Search code examples
unicodeutf-8utfvariable-width

Why do so many of the possible UTF-8 encoding not correspond to a UTF-8 codepoint?


This table summarizes UTF-8's variable-width encoding scheme.

enter image description here

After noticing that not all the available 2-byte encodings are used, I extended the table as shown below, and saw that this was the case for 3-byte and 4-byte encodings as well (delta > 0).

| number of bytes | bits available for encodings | number of available encodings | number of codepoints                                | delta  = # avail encodings - # codepoints |
|-----------------|------------------------------|-------------------------------|-----------------------------------------------------|-------------------------------------------|
| 1               |          7                   |  2^7 =       128              |       0x80 -    0x00 =             8*16 =       128 |       128 -       128 =         0         |
| 2               | 5+1*6 = 11                   | 2^11 =     2,048              |     0x800 -    0x080 =    8*16^2 - 8*16 =     1,920 |     2,048 -     1,920 =       128         |
| 3               | 4+2*6 = 16                   | 2^16 =    65,536              |  0x1_0000 -    0x800 =    16^4 - 8*16^2 =    63,488 |    65,336 -    63,488 =     2,048         |
| 4               | 3+3*6 = 21                   | 2^21 = 2,097,152              | 0x11_0000 - 0x1_0000 = 0x10_0000 = 16^5 = 1,048,576 | 2,097,152 - 1,048,576 = 1,048,576         |

Is there a reason that so many encodings are unused?


Solution

  • A key feature of UTF-8 is self-synchronization. You can jump into the middle of a UTF-8 stream at any point and figure out where the next character begins. This is because many values cannot be the first byte of a character. A side effect of this is that many possible byte sequences are invalid, so the encoding is not as dense as it could be (requires more bytes than the minimum), but it makes every sequence unambiguous. This is even true if individual bytes are lost or corrupted. The decoder can always find the next character starting point and recover. This is not true of other multi-byte encoding schemes like UTF-16 or Shift-JIS which can be difficult to resynchronize if there are errors.

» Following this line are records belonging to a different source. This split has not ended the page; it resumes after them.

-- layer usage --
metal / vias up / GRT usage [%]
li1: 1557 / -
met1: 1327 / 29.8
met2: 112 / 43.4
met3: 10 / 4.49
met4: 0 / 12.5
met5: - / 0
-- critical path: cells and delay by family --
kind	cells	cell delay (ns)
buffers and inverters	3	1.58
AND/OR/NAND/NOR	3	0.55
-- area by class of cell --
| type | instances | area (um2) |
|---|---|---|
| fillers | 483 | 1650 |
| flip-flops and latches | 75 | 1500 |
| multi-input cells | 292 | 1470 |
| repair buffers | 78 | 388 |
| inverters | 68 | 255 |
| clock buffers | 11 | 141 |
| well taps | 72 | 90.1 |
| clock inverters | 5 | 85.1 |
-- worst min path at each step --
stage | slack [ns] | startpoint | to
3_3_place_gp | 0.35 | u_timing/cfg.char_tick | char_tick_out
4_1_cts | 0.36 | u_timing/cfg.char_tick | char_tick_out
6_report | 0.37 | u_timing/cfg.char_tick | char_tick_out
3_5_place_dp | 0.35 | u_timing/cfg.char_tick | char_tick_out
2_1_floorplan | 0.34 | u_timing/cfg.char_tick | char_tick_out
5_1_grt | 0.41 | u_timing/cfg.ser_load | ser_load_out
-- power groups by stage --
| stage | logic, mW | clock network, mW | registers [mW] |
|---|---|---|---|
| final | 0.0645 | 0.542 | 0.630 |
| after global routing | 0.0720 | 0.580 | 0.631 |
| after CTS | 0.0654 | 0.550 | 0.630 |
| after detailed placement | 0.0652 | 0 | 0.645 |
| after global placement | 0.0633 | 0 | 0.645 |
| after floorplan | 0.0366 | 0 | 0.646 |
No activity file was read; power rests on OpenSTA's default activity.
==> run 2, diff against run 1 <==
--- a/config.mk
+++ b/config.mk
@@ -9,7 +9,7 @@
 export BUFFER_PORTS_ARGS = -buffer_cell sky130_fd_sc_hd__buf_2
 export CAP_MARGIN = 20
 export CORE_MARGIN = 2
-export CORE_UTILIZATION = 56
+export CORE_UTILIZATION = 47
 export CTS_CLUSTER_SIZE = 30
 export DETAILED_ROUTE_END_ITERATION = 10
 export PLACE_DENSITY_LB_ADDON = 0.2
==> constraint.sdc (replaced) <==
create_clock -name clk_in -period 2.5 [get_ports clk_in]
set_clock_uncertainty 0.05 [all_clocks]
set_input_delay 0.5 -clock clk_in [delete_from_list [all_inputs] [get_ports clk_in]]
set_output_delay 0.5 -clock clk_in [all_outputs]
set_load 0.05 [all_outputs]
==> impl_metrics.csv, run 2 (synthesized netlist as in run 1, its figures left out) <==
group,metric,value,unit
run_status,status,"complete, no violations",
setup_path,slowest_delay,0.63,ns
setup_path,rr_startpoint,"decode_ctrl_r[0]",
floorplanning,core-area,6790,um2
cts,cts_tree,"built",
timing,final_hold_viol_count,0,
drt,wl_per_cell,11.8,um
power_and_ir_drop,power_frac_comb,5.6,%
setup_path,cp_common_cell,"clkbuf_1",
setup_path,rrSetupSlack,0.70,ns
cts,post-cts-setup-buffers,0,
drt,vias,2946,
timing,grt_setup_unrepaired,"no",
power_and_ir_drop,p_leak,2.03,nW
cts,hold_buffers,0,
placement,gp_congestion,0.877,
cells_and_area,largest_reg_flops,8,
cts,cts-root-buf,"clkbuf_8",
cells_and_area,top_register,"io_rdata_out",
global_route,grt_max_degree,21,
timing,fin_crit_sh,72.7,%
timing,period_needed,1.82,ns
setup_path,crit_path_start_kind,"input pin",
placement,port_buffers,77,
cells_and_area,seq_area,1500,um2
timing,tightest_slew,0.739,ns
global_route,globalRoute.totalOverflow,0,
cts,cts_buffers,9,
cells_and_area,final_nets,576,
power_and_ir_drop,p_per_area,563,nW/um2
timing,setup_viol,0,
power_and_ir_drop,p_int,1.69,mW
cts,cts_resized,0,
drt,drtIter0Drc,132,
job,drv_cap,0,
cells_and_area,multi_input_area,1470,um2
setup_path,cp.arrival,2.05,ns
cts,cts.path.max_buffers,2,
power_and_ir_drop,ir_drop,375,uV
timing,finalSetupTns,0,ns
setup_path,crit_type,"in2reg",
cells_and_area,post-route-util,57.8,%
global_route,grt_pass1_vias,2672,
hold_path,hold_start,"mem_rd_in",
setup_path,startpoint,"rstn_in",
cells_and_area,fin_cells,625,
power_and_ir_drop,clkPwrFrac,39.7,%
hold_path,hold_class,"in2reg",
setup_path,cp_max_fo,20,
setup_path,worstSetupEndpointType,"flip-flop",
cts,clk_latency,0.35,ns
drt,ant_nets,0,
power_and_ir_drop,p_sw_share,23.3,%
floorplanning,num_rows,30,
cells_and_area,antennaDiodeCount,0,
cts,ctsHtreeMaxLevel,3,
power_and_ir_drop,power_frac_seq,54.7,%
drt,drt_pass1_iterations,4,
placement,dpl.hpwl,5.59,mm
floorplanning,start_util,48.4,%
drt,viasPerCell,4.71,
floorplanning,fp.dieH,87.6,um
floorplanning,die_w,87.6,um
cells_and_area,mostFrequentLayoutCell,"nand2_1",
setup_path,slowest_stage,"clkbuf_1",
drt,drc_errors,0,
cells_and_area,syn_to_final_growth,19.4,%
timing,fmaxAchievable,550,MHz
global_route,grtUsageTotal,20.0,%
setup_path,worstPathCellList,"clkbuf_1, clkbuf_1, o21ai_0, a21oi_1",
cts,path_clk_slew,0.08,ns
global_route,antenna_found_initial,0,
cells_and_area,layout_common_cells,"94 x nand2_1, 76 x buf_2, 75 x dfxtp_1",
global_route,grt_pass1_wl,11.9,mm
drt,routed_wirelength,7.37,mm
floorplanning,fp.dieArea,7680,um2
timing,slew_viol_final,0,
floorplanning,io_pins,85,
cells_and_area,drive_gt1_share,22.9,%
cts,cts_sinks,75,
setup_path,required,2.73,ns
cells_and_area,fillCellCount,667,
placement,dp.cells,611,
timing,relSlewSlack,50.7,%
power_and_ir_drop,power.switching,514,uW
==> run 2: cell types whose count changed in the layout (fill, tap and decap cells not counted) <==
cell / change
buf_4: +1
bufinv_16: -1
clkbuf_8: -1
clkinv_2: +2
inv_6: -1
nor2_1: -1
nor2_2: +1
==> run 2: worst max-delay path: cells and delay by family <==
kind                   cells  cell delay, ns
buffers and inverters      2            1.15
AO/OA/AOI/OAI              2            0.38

    The particular approach of encoding the character length in the first byte similarly reduces ambiguity in the face of dropped bytes in the stream or corruption. If you decode a start byte that indicates that this is a 3-byte character, followed by another start byte (rather than a continuation byte), the decoder can know that the previous character is corrupted. This leading length-indicator can also allow algorithms to skip over a given number of characters without decoding them.

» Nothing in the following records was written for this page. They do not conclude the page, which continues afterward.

--- src/core/bfsg_top.sv ---
// Functional notes
// - every serial frame holds an odd number of ones; bit 0 completes it.
// - word C bits 4..1 latch gate-source undervoltage per switch; read-only.
// - word D holds regulator over/under at 10/9 and drain overvoltage at 4..1.
// - word E holds supply, bootstrap, overcurrent and open-load fault flags.
// - control bits 4..1 drive B high, B low, A high, A low; reset zero.
// - control bit 8 disables the bootstrap manager; reset zero.
// - control bit 7 resets to one and stops the bridge on a fault.
// - status bits 15 and 14 and check bit 0 read one after reset, all others zero.
// - status holds frame, thermal, heat, supply, logic, watchdog and summary flags.
// - supply, regulator, load and bootstrap summaries follow their diagnostic bits.
// - gate and drain summaries follow their four flags; the rest stand alone.
// - each of the four bridge switches has its own control.
// - phase A high input is active high, low input active low.
// - each phase delays turn-on after its partner turns off.
// - phase B high input is active low, opposite to phase A.
module bfsg_top
    import bfsg_pkg::*;
(
    // clock and reset
    input wire logic i_clk,
    input wire logic i_rst,
    // serial port pins
    input wire logic i_sck,
    input wire logic i_sdi,
    input wire logic i_sel_n,
    output logic o_sdo,
    output logic o_sdo_oe,
    // direct bridge control pins
    input wire logic i_a_high_input,
    input wire logic i_a_low_input_n,
    input wire logic i_b_high_input_n,
    input wire logic i_b_low_input,
    // fault monitors: [3]=b high, [2]=b low, [1]=a high, [0]=a low
    input wire logic [3:0] i_gate_uv,
    input wire logic [3:0] i_drain_ov,
    input wire logic i_reg_over,
    input wire logic i_reg_under,
    input wire logic i_supply_over,
    input wire logic i_supply_under,
    input wire logic i_a_boot_under,
    input wire logic i_b_boot_under,
    input wire logic i_a_overcurrent,
    input wire logic i_b_overcurrent,
    input wire logic i_open_load,
    input wire logic i_thermal_shutdown,
    input wire logic i_heat_warning,
    input wire logic i_logic_over,
    input wire logic i_watchdog_expiry,
    // gate drives and bootstrap manager
    output logic o_a_high_gate,
    output logic o_a_low_gate,
    output logic o_b_high_gate,
    output logic o_b_low_gate,
    output logic o_boot_manager_en
);
    // synchronised pins and serial edge detection
    logic sck_s, sdi_s, sel_n_s;
    logic [3:0] pins_s;
    logic [20:0] mon_s;
    logic sck_prev_q, sel_prev_q;
    logic sck_rise, sck_fall, frame_start, frame_end, active;
    // receive and transmit shifters
    logic [5:0] bit_cnt_q;
    logic [15:0] rx_q, rx_word_q;
    logic rx_par_q;
    logic [31:0] tx_q;
    logic [3:0] read_sel_q;
    logic frame_ok, frame_wr, frame_long;
    // register words and their live sources
    logic [15:0] gate_uv_q, drain_reg_q, sup_boot_q, control_q;
    logic [15:0] gate_uv_live, drain_reg_live, sup_boot_live;
    logic [15:0] status_word, read_word;
    logic frame_fault_q, powerup_q;
    logic [3:0] clr_sel;
    // bridge requests after the stop-on-fail gate
    logic [10:0] halt_faults;
    logic halt, a_hi_req, a_lo_req, b_hi_req, b_lo_req;

    // every pin and monitor level crosses in through two flops
    bfsg_sync2 #(.W(3), .RST_VAL(3'h1)) u_spi_sync (
        .i_clk(i_clk),
        .i_rst(i_rst),
        .i_d({i_sck, i_sdi, i_sel_n}),
        .o_q({sck_s, sdi_s, sel_n_s})
    );
    // pin copies reset to their idle levels so nothing switches at release
    bfsg_sync2 #(.W(4), .RST_VAL(4'h6)) u_pin_sync (
        .i_clk(i_clk),
        .i_rst(i_rst),
        .i_d({i_a_high_input, i_a_low_input_n, i_b_high_input_n, i_b_low_input}),
        .o_q(pins_s)
    );
    // monitor order: gate uv, drain ov, regulator, supply, boot, current, status-only
    bfsg_sync2 #(.W(21), .RST_VAL(21'h0)) u_mon_sync (
        .i_clk(i_clk),
        .i_rst(i_rst),
        .i_d({i_gate_uv, i_drain_ov, i_reg_over, i_reg_under, i_supply_over,
              i_supply_under, i_a_boot_under, i_b_boot_under, i_a_overcurrent,
              i_b_overcurrent, i_open_load, i_thermal_shutdown, i_heat_warning,
              i_logic_over, i_watchdog_expiry}),
        .o_q(mon_s)
    );

    // live fault words laid out as their registers
    always_comb begin
        gate_uv_live = 16'h0000;
        drain_reg_live = 16'h0000;
        sup_boot_live = 16'h0000;
        gate_uv_live[PH_HI:PH_LO] = mon_s[20:17];
        drain_reg_live[PH_HI:PH_LO] = mon_s[16:13];
        drain_reg_live[REG_OVER_BIT] = mon_s[12];
        drain_reg_live[REG_UNDER_BIT] = mon_s[11];
        sup_boot_live[SUP_OVER_BIT] = mon_s[10];
        sup_boot_live[SUP_UNDER_BIT] = mon_s[9];
        sup_boot_live[A_BOOT_BIT] = mon_s[8];
        sup_boot_live[B_BOOT_BIT] = mon_s[7];
        sup_boot_live[A_OC_BIT] = mon_s[6];
        sup_boot_live[B_OC_BIT] = mon_s[5];
        sup_boot_live[OPEN_LOAD_BIT] = mon_s[4];
    end

    // serial pin edges, seen only through the synchronised copies
    always_ff @(posedge i_clk) begin
        if (i_rst) begin
            sck_prev_q <= 1'b0;
            sel_prev_q <= 1'b1;
        end else begin
            sck_prev_q <= sck_s;
            sel_prev_q <= sel_n_s;
        end
    end

    // edges count only inside a frame; a frame ends when select is seen high again
    assign active = ~sel_prev_q && ~sel_n_s;
    assign sck_rise = active && sck_s && ~sck_prev_q;
    assign sck_fall = active && ~sck_s && sck_prev_q;
    assign frame_start = sel_prev_q && ~sel_n_s;
    assign frame_end = ~sel_prev_q && sel_n_s;
    assign frame_long = (bit_cnt_q == 6'(LONG_FRAME_BITS));
    assign frame_ok = ((bit_cnt_q == 6'(FRAME_BITS)) || frame_long) && rx_par_q;
    assign frame_wr = rx_word_q[STORE_BIT];

    // receive: sample on rising clock edges, keep the first sixteen bits
    always_ff @(posedge i_clk) begin
        if (i_rst) begin
            rx_q <= 16'h0000;
            rx_word_q <= 16'h0000;
            rx_par_q <= 1'b0;
            bit_cnt_q <= 6'h00;
        end else if (frame_start) begin
            rx_q <= 16'h0000;
            rx_word_q <= 16'h0000;
            rx_par_q <= 1'b0;
            bit_cnt_q <= 6'h00;
        end else if (sck_rise) begin
            // every bit of a long frame counts for parity, not only the command
            rx_par_q <= rx_par_q ^ sdi_s;
            rx_q <= {rx_q[14:0], sdi_s};
            if (bit_cnt_q == 6'(FRAME_BITS - 1)) begin
                rx_word_q <= {rx_q[14:0], sdi_s};
            end
            if (bit_cnt_q != 6'h3F) begin
                bit_cnt_q <= bit_cnt_q + 6'h01; // saturates so odd lengths stay bad
            end
        end
    end

    // summary flags follow the latched diagnostic bits
    always_comb begin
        status_word = 16'h0000;
        status_word[ST_DRAIN_OV] = |drain_reg_q[PH_HI:PH_LO];
        status_word[ST_GATE_UV] = |gate_uv_q[PH_HI:PH_LO];
        status_word[ST_BOOT_UV] = sup_boot_q[A_BOOT_BIT] | sup_boot_q[B_BOOT_BIT];
        status_word[ST_LOAD] = sup_boot_q[A_OC_BIT] | sup_boot_q[B_OC_BIT]
                               | sup_boot_q[OPEN_LOAD_BIT];
        status_word[ST_REG] = drain_reg_q[REG_OVER_BIT] | drain_reg_q[REG_UNDER_BIT];
        status_word[ST_SUPPLY] = sup_boot_q[SUP_OVER_BIT] | sup_boot_q[SUP_UNDER_BIT];
        // status-only flags come straight from their synchronised monitors
        status_word[ST_WDOG] = mon_s[0];
        status_word[ST_LOGIC_OV] = mon_s[1];
        status_word[ST_HEAT_WARN] = mon_s[2];
        status_word[ST_THERMAL] = mon_s[3];
        status_word[ST_FRAME] = frame_fault_q;
        status_word[ST_POWERUP] = powerup_q;
        status_word[ST_DIAG_SUM] = |status_word[ST_POWERUP:ST_DRAIN_OV];
        status_word[PARITY_BIT] = ~^status_word[15:1];
    end

    // readback of the word addressed by the previous good frame
    always_comb begin
        case (read_sel_q)
            ADDR_GATE_UV: read_word = gate_uv_q;
            ADDR_DRAIN_REG: read_word = drain_reg_q;
            ADDR_SUP_BOOT: read_word = sup_boot_q;
            default: read_word = control_q;
        endcase
        // even count here, so status plus this word stays odd as a whole
        read_word[PARITY_BIT] = ^read_word[15:1];
    end

    // transmit: status first on every frame, then the addressed word
    always_ff @(posedge i_clk) begin
        if (i_rst) begin
            tx_q <= 32'h0000_0000;
            o_sdo <= 1'b0;
            o_sdo_oe <= 1'b0;
        end else begin
            // follows the synchronised select, so it lags the pin by a few clocks
            o_sdo_oe <= ~sel_n_s;
            if (frame_start) begin
                tx_q <= {status_word, read_word};
                o_sdo <= status_word[15];
            end else if (sck_fall) begin
                tx_q <= {tx_q[30:0], 1'b0};
                o_sdo <= tx_q[30];
            end
        end
    end

    // a long frame empties the word it read out; a live fault still wins
    assign clr_sel = (frame_end && frame_ok && frame_long) ? read_sel_q : 4'h0;

    // sticky diagnostic words: a present fault always wins over a readback clear
    always_ff @(posedge i_clk) begin
        if (i_rst) begin
            gate_uv_q <= 16'h0000;
            drain_reg_q <= 16'h0000;
            sup_boot_q <= 16'h0000;
        end else begin
            gate_uv_q <= (clr_sel == ADDR_GATE_UV ? 16'h0000 : gate_uv_q)
                         | gate_uv_live;
            drain_reg_q <= (clr_sel == ADDR_DRAIN_REG ? 16'h0000 : drain_reg_q)
                           | drain_reg_live;
            sup_boot_q <= (clr_sel == ADDR_SUP_BOOT ? 16'h0000 : sup_boot_q)
                          | sup_boot_live;
        end
    end

    // frame bookkeeping; writes to diagnostic words are simply dropped
    always_ff @(posedge i_clk) begin
        if (i_rst) begin
            control_q <= CONTROL_RST;
            read_sel_q <= ADDR_CONTROL;
            frame_fault_q <= 1'b0;
            powerup_q <= 1'b1;
        end else if (frame_end) begin
            // only a good frame moves the readback pointer or touches control
            if (frame_ok) begin
                frame_fault_q <= 1'b0;
                powerup_q <= 1'b0;
                read_sel_q <= rx_word_q[ADDR_HI:ADDR_LO];
                if (frame_wr && rx_word_q[ADDR_HI:ADDR_LO] == ADDR_CONTROL) begin
                    control_q <= rx_word_q & CONTROL_WMASK;
                end
            end else begin
                frame_fault_q <= 1'b1;
            end
        end
    end

    // stop on fail ignores the warning-only and frame flags; a cleared fault
    // in word C, D or E still stops the bridge until its sticky word has been read out
    always_comb begin
        halt_faults = status_word[ST_THERMAL:ST_DRAIN_OV];
        halt_faults[ST_HEAT_WARN - ST_DRAIN_OV] = 1'b0; // a warning only reports
    end
    assign halt = control_q[HALT_EN_BIT] && (|halt_faults);

    // pin sense: A high and B low active high, A low and B high active low
    assign a_hi_req = ~halt && (pins_s[3] || control_q[A_HIGH_CMD_BIT]);
    assign a_lo_req = ~halt && (~pins_s[2] || control_q[A_LOW_CMD_BIT]);
    assign b_hi_req = ~halt && (~pins_s[1] || control_q[B_HIGH_CMD_BIT]);
    assign b_lo_req = ~halt && (pins_s[0] || control_q[B_LOW_CMD_BIT]);

    // one dead timer per phase
    bfsg_dead_timer u_phase_a (
        .i_clk(i_clk),
        .i_rst(i_rst),
        .i_req_high(a_hi_req),
        .i_req_low(a_lo_req),
        .o_high(o_a_high_gate),
        .o_low(o_a_low_gate)
    );
    bfsg_dead_timer u_phase_b (
        .i_clk(i_clk),
        .i_rst(i_rst),
        .i_req_high(b_hi_req),
        .i_req_low(b_lo_req),
        .o_high(o_b_high_gate),
        .o_low(o_b_low_gate)
    );

    // bootstrap manager runs unless software disables it
    always_ff @(posedge i_clk) begin
        if (i_rst) begin
            o_boot_manager_en <= 1'b1;
        end else begin
            o_boot_manager_en <= ~control_q[BOOT_DIS_BIT];
        end
    end
endmodule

    Again, these benefits come at a size cost. For ASCII, the size cost is zero, and it's pretty modest for Latin-based scripts. Compared to previous national systems, it imposes about a 50% cost on Asian encodings (usually 3 bytes rather than 2), and generally doubles the size of Cyrillic, Arabic, Hebrew, and Greek (generally 2 bytes rather than 1). But the benefit is that there's one system that works universally and can mix scripts, and has the above-mentioned synchronization benefits. So it's become pretty much ubiquitous despite the size cost.